Work to be completed: Look through the entries below and extract exactly the lines from the one containing "path / depth" through the one containing "worst max register", ends included.

Data to examine:

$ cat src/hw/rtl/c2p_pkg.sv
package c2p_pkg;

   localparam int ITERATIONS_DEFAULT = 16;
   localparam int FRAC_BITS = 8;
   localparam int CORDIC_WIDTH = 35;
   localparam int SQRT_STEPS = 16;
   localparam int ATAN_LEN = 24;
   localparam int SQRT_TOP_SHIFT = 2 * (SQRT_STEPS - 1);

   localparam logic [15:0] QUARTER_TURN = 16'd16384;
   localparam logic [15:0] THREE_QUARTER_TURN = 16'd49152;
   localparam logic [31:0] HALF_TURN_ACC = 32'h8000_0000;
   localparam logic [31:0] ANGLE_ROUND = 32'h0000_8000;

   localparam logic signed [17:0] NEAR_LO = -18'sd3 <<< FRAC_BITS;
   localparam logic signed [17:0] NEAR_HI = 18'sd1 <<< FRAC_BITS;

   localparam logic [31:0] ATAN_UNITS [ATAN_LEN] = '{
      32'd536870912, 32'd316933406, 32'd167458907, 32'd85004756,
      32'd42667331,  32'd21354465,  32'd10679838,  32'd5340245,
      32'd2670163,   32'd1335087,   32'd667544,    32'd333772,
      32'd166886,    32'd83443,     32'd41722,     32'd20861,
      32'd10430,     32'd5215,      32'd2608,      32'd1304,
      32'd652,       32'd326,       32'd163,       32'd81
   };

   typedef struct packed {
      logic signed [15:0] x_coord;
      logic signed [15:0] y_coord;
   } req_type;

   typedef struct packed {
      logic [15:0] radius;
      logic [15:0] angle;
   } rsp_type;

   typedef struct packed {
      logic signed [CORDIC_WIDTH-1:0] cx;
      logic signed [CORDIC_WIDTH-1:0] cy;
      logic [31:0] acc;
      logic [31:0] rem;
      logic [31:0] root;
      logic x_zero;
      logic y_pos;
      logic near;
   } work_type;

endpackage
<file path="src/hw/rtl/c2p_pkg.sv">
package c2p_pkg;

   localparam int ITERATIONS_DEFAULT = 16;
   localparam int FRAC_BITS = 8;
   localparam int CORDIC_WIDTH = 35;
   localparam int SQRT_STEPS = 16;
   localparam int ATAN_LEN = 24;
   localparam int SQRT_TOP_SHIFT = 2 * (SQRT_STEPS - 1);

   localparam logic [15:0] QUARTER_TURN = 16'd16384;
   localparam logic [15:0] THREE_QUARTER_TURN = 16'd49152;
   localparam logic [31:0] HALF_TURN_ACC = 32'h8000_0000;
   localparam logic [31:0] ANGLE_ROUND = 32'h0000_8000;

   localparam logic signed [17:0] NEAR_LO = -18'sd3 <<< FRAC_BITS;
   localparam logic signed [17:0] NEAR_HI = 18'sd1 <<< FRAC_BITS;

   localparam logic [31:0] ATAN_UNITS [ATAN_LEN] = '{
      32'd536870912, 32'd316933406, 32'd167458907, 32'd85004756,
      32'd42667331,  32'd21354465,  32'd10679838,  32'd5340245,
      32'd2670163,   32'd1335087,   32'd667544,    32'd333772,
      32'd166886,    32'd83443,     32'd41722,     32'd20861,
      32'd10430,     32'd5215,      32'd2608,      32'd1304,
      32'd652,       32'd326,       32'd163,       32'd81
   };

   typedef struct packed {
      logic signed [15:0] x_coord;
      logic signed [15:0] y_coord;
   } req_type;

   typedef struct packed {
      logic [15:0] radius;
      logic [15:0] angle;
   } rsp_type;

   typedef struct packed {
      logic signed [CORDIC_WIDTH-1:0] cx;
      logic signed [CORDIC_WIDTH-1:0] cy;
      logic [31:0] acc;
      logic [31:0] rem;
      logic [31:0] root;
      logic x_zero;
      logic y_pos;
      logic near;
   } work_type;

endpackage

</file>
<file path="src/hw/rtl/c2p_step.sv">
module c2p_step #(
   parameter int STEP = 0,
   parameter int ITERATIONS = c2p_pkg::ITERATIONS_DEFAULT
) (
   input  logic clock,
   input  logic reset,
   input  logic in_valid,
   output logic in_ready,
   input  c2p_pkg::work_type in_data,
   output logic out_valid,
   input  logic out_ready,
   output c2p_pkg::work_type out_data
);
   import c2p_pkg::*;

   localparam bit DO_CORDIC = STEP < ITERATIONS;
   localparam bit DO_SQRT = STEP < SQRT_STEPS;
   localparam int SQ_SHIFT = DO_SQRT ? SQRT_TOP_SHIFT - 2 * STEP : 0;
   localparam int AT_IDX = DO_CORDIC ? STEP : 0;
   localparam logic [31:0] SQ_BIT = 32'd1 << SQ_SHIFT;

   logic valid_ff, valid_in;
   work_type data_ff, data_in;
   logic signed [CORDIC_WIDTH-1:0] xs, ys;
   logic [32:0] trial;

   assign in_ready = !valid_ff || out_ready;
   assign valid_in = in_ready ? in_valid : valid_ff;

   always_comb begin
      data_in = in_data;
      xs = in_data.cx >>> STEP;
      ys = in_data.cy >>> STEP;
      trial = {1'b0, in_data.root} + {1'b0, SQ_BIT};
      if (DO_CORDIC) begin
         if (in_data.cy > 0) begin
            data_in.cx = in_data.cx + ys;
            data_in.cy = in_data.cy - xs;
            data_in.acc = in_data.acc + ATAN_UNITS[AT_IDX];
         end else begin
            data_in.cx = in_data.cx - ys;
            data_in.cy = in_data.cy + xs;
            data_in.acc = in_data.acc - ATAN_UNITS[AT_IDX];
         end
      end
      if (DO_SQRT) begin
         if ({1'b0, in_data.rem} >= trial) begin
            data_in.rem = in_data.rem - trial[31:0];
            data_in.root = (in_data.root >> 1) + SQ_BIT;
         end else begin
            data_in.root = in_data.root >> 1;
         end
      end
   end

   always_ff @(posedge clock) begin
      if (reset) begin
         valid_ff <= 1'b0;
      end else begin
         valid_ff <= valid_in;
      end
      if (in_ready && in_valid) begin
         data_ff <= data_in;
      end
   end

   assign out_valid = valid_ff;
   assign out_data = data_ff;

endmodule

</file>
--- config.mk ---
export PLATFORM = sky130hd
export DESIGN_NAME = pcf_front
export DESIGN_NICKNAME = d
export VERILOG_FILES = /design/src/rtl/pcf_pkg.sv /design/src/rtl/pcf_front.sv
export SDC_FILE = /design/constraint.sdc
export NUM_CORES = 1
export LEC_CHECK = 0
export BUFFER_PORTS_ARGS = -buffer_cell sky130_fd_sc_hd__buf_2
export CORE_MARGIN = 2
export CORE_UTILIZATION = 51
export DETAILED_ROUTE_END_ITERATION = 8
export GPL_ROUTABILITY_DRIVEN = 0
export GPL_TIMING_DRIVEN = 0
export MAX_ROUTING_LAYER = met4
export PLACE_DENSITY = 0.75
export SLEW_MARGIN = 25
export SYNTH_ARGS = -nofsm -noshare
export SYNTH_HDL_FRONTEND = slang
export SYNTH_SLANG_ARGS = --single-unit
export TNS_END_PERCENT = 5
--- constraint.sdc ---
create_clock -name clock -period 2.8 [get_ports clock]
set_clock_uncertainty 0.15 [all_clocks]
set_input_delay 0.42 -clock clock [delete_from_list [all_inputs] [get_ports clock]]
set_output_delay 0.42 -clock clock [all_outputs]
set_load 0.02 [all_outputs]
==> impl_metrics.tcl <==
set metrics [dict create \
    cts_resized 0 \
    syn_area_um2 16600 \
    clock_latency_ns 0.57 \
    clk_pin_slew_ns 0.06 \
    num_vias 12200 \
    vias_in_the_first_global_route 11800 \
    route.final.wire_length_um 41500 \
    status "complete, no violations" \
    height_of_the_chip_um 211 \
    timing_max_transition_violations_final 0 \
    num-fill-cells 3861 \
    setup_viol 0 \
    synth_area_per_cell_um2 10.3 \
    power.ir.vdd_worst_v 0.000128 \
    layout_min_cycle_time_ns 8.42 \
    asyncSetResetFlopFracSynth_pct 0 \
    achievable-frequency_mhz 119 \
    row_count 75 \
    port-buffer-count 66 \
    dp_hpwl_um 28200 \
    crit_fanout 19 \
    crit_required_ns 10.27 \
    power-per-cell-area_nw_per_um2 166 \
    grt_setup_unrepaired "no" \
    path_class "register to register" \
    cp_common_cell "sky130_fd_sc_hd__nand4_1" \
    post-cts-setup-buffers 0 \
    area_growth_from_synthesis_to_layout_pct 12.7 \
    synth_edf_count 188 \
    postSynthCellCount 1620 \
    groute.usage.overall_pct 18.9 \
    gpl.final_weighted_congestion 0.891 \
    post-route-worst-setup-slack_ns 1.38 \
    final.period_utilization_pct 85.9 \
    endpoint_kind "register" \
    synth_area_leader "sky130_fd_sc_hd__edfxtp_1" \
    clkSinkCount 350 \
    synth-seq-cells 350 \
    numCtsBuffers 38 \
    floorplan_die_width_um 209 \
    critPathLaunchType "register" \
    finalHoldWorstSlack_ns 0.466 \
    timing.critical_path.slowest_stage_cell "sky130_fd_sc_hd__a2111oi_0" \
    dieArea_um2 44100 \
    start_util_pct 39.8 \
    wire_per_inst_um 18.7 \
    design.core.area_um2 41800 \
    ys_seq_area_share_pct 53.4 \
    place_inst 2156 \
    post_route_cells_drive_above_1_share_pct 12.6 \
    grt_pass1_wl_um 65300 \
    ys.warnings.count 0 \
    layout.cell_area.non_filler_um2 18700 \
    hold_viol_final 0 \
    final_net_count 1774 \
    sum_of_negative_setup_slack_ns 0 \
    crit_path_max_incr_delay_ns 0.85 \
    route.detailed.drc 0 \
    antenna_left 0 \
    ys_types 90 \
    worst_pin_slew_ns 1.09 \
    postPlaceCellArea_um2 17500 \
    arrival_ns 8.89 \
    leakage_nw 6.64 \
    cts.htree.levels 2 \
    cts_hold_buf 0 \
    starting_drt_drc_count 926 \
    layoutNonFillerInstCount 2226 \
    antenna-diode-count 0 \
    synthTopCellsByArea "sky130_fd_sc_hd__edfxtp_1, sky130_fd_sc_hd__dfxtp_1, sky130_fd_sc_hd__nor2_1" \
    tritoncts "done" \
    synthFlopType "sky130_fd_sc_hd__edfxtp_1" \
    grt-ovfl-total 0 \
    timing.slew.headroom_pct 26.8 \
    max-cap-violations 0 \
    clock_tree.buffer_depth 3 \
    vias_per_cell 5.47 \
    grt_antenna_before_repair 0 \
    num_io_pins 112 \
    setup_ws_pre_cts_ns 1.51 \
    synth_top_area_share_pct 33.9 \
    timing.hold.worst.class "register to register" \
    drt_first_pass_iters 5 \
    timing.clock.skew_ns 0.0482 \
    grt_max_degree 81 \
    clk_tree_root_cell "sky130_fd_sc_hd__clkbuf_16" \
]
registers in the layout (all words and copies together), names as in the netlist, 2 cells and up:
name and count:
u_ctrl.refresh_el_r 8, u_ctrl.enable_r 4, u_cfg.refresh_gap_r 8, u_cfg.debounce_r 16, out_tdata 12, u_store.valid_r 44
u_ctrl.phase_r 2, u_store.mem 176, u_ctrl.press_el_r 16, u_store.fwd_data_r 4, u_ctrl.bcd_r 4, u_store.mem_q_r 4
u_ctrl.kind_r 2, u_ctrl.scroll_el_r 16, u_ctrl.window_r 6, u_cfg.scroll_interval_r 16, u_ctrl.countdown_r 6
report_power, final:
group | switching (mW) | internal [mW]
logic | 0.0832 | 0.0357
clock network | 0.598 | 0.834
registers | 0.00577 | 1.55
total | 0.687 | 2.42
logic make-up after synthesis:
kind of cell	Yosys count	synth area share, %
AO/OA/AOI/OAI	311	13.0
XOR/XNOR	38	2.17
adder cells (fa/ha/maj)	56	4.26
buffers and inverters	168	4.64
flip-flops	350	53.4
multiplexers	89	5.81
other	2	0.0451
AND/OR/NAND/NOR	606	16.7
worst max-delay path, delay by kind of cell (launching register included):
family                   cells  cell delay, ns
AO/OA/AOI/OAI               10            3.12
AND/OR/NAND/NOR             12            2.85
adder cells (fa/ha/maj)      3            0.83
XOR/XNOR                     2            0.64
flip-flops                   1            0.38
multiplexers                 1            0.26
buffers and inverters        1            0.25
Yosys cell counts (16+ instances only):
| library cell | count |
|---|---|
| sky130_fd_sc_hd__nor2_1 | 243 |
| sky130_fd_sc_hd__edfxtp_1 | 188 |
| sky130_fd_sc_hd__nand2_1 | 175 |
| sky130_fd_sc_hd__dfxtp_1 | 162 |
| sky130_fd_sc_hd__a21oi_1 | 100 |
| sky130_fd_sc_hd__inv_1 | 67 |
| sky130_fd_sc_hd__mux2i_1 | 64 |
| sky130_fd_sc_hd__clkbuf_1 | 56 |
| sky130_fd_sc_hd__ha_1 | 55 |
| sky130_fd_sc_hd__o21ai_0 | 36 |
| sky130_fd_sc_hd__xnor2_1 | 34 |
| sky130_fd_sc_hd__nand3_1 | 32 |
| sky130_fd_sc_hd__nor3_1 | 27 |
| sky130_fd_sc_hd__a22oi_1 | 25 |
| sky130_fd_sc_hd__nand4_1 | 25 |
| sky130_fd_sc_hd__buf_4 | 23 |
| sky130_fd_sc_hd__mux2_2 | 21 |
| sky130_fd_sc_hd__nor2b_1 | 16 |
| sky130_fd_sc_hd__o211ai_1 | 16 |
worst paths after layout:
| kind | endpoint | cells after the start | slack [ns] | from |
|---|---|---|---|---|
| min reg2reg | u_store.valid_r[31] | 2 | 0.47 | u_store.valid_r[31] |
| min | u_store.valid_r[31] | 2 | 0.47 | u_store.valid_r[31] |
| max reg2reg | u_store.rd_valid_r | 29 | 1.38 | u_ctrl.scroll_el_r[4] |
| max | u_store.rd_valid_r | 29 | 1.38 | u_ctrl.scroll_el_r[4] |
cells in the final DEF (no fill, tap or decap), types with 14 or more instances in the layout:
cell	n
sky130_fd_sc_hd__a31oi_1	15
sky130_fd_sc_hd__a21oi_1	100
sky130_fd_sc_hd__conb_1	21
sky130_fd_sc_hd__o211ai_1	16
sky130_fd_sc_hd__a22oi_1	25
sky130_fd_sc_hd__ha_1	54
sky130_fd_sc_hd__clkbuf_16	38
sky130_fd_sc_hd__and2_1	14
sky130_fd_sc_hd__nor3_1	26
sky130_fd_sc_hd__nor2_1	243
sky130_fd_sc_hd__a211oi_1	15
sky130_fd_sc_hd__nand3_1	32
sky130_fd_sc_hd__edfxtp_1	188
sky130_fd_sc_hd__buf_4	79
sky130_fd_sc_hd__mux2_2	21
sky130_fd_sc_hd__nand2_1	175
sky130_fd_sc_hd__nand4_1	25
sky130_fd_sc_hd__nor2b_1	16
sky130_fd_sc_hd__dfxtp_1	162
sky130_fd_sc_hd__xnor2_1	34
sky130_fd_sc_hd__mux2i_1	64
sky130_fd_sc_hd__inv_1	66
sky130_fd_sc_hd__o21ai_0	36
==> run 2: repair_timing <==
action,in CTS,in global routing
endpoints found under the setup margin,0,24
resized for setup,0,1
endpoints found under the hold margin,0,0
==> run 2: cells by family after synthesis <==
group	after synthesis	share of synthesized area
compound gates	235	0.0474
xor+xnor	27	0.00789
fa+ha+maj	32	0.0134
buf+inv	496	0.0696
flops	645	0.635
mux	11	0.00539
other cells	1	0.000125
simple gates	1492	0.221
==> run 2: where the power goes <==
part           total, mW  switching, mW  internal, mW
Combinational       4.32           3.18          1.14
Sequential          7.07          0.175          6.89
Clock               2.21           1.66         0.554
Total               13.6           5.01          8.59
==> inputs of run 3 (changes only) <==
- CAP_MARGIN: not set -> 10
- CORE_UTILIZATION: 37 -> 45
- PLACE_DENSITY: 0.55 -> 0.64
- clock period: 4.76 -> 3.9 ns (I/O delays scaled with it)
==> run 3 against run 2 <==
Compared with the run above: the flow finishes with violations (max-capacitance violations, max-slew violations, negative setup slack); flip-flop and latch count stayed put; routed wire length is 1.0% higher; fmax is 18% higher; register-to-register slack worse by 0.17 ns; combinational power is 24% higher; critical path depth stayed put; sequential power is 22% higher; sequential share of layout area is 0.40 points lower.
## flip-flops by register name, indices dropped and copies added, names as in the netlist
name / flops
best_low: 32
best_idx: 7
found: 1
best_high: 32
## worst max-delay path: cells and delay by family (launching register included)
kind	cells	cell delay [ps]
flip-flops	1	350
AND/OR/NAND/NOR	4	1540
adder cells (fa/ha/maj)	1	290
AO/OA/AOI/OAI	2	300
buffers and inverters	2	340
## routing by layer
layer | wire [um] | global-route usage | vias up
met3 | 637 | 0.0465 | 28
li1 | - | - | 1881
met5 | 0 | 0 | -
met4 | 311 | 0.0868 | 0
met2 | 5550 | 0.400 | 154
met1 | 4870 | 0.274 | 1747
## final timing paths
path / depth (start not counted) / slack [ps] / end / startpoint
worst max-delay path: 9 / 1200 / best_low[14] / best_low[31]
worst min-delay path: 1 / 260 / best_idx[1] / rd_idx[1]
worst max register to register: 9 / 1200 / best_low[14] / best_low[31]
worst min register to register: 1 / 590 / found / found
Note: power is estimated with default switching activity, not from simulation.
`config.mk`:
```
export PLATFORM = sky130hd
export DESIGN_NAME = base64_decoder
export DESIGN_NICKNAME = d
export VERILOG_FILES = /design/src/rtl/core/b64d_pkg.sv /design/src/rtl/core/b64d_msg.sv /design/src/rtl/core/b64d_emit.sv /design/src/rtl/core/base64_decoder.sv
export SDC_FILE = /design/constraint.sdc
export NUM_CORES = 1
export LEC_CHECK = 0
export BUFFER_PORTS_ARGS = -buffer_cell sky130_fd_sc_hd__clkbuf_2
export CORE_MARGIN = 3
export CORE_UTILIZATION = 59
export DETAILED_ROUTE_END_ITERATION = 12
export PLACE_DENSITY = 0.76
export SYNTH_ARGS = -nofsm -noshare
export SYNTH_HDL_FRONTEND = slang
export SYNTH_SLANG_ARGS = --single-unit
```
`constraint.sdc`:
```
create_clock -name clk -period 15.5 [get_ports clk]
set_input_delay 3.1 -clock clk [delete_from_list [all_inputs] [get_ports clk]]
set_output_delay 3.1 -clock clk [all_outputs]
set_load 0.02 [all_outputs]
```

Task output:
path / depth (start not counted) / slack [ps] / end / startpoint
worst max-delay path: 9 / 1200 / best_low[14] / best_low[31]
worst min-delay path: 1 / 260 / best_idx[1] / rd_idx[1]
worst max register to register: 9 / 1200 / best_low[14] / best_low[31]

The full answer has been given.